Efficient In Vitro Digestion of Lipids and Proteins in Bovine Milk Fat Globule Membrane (MFGM) Ingredient and Infant Formula Containing MFGM

OBJECTIVES: The relative immaturity of the infant digestive system after birth has the potential to affect the bioaccessibility of dietary lipids, proteins and their digested product. The in vitro digestion of lipids and protein in bovine milk fat globule membrane (MFGM) ingredient and infant formula without and with MFGM ingredient (bovine source), as well as the partitioning of non-digested and products of digestion in bioaccessible fraction of chyme were measured. Conditions that simulate those in the stomach and small intestine of infants were used.
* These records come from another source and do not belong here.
$ cat config.mk
export PLATFORM = sky130hd
export DESIGN_NAME = lift_actuator_controller
export DESIGN_NICKNAME = d
export VERILOG_FILES = /design/src/hw/rtl/lac_pkg.sv /design/src/hw/rtl/lift_actuator_controller.sv /design/src/hw/rtl/lac_debounce.sv /design/src/hw/rtl/lac_motion.sv
export SDC_FILE = /design/constraint.sdc
export NUM_CORES = 1
export LEC_CHECK = 0
export BUFFER_PORTS_ARGS = -buffer_cell sky130_fd_sc_hd__clkbuf_2
export CELL_PAD_IN_SITES_DETAIL_PLACEMENT = 0
export CELL_PAD_IN_SITES_GLOBAL_PLACEMENT = 1
export CORE_MARGIN = 2
export CORE_UTILIZATION = 34
export CTS_BUF_LIST = sky130_fd_sc_hd__clkbuf_4 sky130_fd_sc_hd__clkbuf_8
export CTS_CLUSTER_SIZE = 12
export DETAILED_ROUTE_END_ITERATION = 7
export PLACE_DENSITY = 0.64
export SLEW_MARGIN = 30
export SYNTH_ARGS = -nofsm -noshare
export SYNTH_HDL_FRONTEND = slang
export SYNTH_SLANG_ARGS = --single-unit
$ cat constraint.sdc
create_clock -name clk -period 11 [get_ports clk]
set_input_delay 1.65 -clock clk [delete_from_list [all_inputs] [get_ports clk]]
set_output_delay 1.65 -clock clk [all_outputs]
set_load 0.005 [all_outputs]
METHODS: MFGM ingredient and whey/casein-based infant formula with and without 6%MFGM ingredient were digested using static, two-phase in vitro digestion model with conditions simulating those in the infant gut. Digestion and bioaccessibility of lipids were monitored by measuring a wide lipid profile using direct infusion-mass spectrometry (DI-MS/MS). Digestion of proteins were determined by denaturing polyacrylamide gel electrophoresis, with quantitative imaging of all blue stained bands. RESULTS: Cholesterol esters, diacylglycerides, triacylglycerides, phosphatidylcholines, and phosphatidylethanolamines in the MFGM ingredients were readily hydrolyzed resulting in marked increases in the amounts of free fatty acids and lyso-phospholipids in the bioaccessible fraction of chyme. In contrast, sphingomyelins, ceramides and GM3 gangliosides were relatively resistant to digestion. Protein in MFGM ingredient and infant formula without and with added MFGM ingredient also were efficiently digested. CONCLUSIONS: The results suggest proteins, neutral lipids and phospholipids in MFGM are efficiently digested using conditions that simulate those in the prandial lumen of the stomach and small intestine of infants. Also, the profile of lipid and protein digestion is similar for whey/casein-based infant formula without and with MFGM ingredient using conditions that simulate those in the infant gut. FUNDING SOURCES: Ohio State Agriculture Research and Development Center, the JT Parker Endowment and Reckitt Nutrition Institute.